Before the scrimmage, wheelchairs, walkers and sleds will have free reign of the Wheeling Park Ice Rink from noon to 2 p.m. The free skating event is the first way the event introduces children with disabilities to skating in an inclusive and welcoming environment.

Afterward, attendees will watch Scheinert and his teammates battle against local professional teams to introduce them to the competitive side of adaptive sports. A Q&A session between players and attendees will follow after the game.

Scheinert views Inclusion on Ice as an opportunity to educate children with disabilities on the sporting opportunities available to them.

Both Scheinert and his wife Sarah Riley Scheinert, who is his team’s manager, have spina bifida, a birth defect that has paralyzed them from the waist down. The opportunity to spread awareness about the different sports people with disabilities can play is important to the couple.

Scheinert was first introduced to sled hockey in 2016 by a friend who played for the Pittsburgh-based Mighty Penguins. From there, he was “hooked” on the sport.

Sled hockey is a form of ice hockey in which players sit on a single-bladed sled and use short sticks to propel across the ice and shoot the puck. While Scheinert typically traverses the ice in wheelchairs, sled hockey has provided Schienert with a new form of exercise and a competitive outlet.

Most rules of regular ice hockey carry over to its adaptive version. The main difference between the two versions is that, instead of traversing across the ice on skates, players sit in what Riley describes as a “bucket with blades underneath it.”

The switch between the use of arms as opposed to legs to move across the ice can create an adjustment period for the Nailers and Lightningbird players who give the sport a try during the scrimmage. Riley Scheinert recalled players from both teams telling her last year that sled hockey was “much harder than they thought it would be.”

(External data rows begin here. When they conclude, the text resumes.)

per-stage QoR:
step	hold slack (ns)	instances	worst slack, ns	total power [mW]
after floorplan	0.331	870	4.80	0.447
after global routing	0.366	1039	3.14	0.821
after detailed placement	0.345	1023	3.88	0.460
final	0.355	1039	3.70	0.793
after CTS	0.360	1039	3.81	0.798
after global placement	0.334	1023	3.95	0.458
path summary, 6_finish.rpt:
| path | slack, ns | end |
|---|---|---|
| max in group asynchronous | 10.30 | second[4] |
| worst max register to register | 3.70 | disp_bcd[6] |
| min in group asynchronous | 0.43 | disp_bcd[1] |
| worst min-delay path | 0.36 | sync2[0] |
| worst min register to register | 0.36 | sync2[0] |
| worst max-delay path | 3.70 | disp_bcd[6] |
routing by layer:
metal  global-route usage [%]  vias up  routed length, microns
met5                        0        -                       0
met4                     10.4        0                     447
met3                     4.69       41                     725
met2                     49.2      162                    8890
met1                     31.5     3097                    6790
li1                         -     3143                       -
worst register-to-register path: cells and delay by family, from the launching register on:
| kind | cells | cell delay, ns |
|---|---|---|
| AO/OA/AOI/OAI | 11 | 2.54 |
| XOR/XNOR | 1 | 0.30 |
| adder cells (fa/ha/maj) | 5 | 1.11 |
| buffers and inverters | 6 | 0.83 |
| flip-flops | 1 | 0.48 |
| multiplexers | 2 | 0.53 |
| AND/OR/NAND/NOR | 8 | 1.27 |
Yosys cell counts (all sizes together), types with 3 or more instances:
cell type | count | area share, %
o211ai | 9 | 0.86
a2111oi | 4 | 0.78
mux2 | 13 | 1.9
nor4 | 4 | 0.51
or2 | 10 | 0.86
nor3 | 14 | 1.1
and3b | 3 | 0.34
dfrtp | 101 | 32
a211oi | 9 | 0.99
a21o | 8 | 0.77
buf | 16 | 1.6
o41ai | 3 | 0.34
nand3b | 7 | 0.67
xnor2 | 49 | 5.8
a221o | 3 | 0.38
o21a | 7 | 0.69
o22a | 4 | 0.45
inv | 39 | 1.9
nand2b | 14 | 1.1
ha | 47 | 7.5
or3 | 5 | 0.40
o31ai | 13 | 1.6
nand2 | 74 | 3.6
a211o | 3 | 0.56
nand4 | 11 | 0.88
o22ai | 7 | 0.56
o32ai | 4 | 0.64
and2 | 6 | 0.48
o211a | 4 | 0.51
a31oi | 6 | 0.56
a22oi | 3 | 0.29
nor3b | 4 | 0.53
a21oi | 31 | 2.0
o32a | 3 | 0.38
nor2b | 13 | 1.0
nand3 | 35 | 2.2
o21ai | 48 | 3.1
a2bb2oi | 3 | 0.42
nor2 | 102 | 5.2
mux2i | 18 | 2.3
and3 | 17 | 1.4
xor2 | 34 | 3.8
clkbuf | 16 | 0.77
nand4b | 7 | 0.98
File: src/rtl/mem_port_arbiter_if.sv
// rtl/mem_port_arbiter_if.sv - fetch/data requester and memory bus bundle for mem_port_arbiter
// Purpose: groups the fetch port (i_*), the data port (d_*), the timeout flag
//          and the single memory command port (mem_*) into one bundle.
// Modports:
//   master - arbiter view: takes requests and memory responses, drives
//            ready/rdata/err and the memory command.
//   slave  - environment view: drives requests and memory responses.
interface mem_port_arbiter_if #(
    parameter int ADDR_W = 32,
    parameter int DATA_W = 32
);
    logic                  i_req;
    logic [ADDR_W-1:0]     i_addr;
    logic [DATA_W-1:0]     i_rdata;
    logic                  i_ready;

    logic                  d_req;
    logic                  d_we;
    logic [ADDR_W-1:0]     d_addr;
    logic [DATA_W-1:0]     d_wdata;
    logic [DATA_W/8-1:0]   d_be;
    logic [DATA_W-1:0]     d_rdata;
    logic                  d_ready;

    logic                  err;

    logic                  mem_req;
    logic                  mem_we;
    logic [ADDR_W-1:0]     mem_addr;
    logic [DATA_W-1:0]     mem_wdata;
    logic [DATA_W/8-1:0]   mem_be;
    logic                  mem_ack;
    logic [DATA_W-1:0]     mem_rdata;

    modport master (
        input  i_req, i_addr, d_req, d_we, d_addr, d_wdata, d_be, mem_ack, mem_rdata,
        output i_rdata, i_ready, d_rdata, d_ready, err,
               mem_req, mem_we, mem_addr, mem_wdata, mem_be
    );

    modport slave (
        output i_req, i_addr, d_req, d_we, d_addr, d_wdata, d_be, mem_ack, mem_rdata,
        input  i_rdata, i_ready, d_rdata, d_ready, err,
               mem_req, mem_we, mem_addr, mem_wdata, mem_be
    );
endinterface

“They just thought, ‘Oh, my arms aren’t going to get that much of a workout,’” she noted. “When you fall over on the ice, though, you can only use your core to pull yourself up, so it’s a lot of upper body movement.”

The opportunity to play against professionals as a recreational player is exciting for Scheinert, who loves to introduce professional players to sled hockey.

Scheinert, who boasts strong upper arm and core muscles from years spent on the sled, enjoys seeing professionals realize how difficult the sport is. He finds it gratifying when Nailers and Lightningbird players tell him and his teammates they make the sport “look easy.”

“We tell the players in response, ‘Well, it’s easy for us because we have no other way of doing this,’” added Scheinert. “I mean it’s easy for us but not for someone not disabled, so it was fun watching them realize how hard sled hockey is.”

Spreading awareness for the different opportunities people with disabilities have to play sports is important to the couple. Riley Scheinert noted seeing many kids “looking around with wide eyes” at last year’s game as they were introduced to sled hockey for the first time.

“These kids are able to see that even though they’re disabled, there are ways to play the same sports as able-bodied kids,” described Riley Scheinert. “There are many different ways of doing activities, you just have to research and see what’s out there.”

To see the opportunities for adaptive sports grow from their childhood is exciting for the couple, as they loved participating in adaptive snow skiing when they were younger. Riley Scheinert sees Inclusion on Ice as a good opportunity to introduce children with disabilities to the idea they can “be out there and active like everybody else.”

“If they grow to like the adaptive sport, they can always look to see if it’s part of the Paralympics,” added Riley Scheinert. “That can become a goal they want to reach, and this event helps foster that.”

On top of demonstrating what the Mighty Penguins offer on the ice, the team will hold a small basket raffle at the event’s resource fair at the White Palace during the free skate. The Mighty Penguins will also be accepting donations in addition to the raffle.